We learned that Navy treatment was founded in coercion from the beginning,

Captain Zuska himself using the term " enforced. " The following quotes come

from an article titled " Of Myths and Neanderthals " by Captain Steve

Chappell, the commanding officer of the school which trains navy CDC's:

" My purpose is to address a potpourri of what I consider to be myths in the

field of alcoholism recovery perpetuated by neanderthal thinking.

Contrary to one of the existing myths of treatment, much of what happens in

the US Navy treatment programs is transferrable to the civilian world. In

fact, many civilian EAP programs and treatment centers are based on some

variant of the Navy's program.

The Navy became involved in alcoholism treatment in 1965 with the opening of

the treatment service at the Naval Hospital, Long Beach, CA. The Naval

Alcoholism Recovery and Training Center in San Diego has been in the

business of alcoholism treatment, training, and prevention since 1973 and, I

feel, has a wealth of valuable information applicable to the civilian

treatment community.

People only commence recovery in a treatment center; they get well in AA.

Counselors, especially non-alcoholics, need to see the well side of their

patients, not just the sick side they see in treatment. Recovering

alcoholic counselors need to attend Al-Anon to learn how to let go of their

patients with love and to understand how the disease of alcoholism really

affects the family.

Fourth Myth: This involves the spiritual aspect of AA and NA. There are

numerous alcoholism and drug addiction recovery centers/hospitals which

regard clergy, ministers and priests as visitors and not as professional

members of the recovery team. Here at our facility, our eleven-year

experience has shown a very real need for a spiritual program, as well as a

need to have clergy on the staff. Our two chaplains have proved invaluable

both in our treatment program and our training department. They not only

function in a traditional chaplain's role and fill in as group counselors as

needed but, most importantly they conduct spirituality workshops for the

recovering alcoholics. Another prime task is to conduct outreach work in

the community, particularly in the area of educating fellow clergy on the

disease of alcoholism.

The world-renowned psychiatrist Dr. Carl Jung, in his treatment of Ebby T.

finally realized that standard psychiatric therapy could not cure

alcoholism. Dr. Jung came to believe that 'vital spiritual experiences'

were the only hope for the treatment of alcoholics.

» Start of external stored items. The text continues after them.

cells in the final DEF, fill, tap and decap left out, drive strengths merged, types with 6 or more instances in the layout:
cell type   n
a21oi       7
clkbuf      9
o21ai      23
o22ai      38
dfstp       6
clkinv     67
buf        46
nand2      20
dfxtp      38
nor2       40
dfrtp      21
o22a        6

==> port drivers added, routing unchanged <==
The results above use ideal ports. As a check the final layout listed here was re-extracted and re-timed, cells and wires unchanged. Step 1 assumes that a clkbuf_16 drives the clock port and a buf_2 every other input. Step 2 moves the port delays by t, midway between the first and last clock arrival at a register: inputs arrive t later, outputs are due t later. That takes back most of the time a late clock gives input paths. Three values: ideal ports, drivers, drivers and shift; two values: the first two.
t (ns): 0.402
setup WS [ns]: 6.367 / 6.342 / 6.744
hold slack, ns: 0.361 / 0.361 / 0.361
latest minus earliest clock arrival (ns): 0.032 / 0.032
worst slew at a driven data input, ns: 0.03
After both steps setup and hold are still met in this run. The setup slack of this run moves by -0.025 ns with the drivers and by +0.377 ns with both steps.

I am by no means preaching church or organized religion, but I am preaching

the need for a deep involvement in a spiritually-based program. For

alcoholism counselors who have not read the Big Book, AA Comes of Age, or

Dr. Bob and the Oldtimers, I strongly recommend that you do now. Not

reading them and working in this field is akin to being an MD without ever

having read Grey's Anatomy.

Step to the head of the neanderthal line with your bag of myths if you

really believe that it is you, the counselor, your facility, or your

counselling degree that gets people sober and keeps them sober.

Finally-Closing Thoughts: AA and the Big Book talk about sharing strengths,

hopes and experiences. That is what I have intended to do in this

article--to share the strengths, hopes and experiences of the Naval Alcohol

Rehabilitation and Training Center at San Diego. I do not, nor can I, speak

for the other Navy treatment centers, nor would I expect them to agree with

everything I have said. But I do know, and can unequivocally state, that AA

and spirituality are the foundation for the Navy treatment program. "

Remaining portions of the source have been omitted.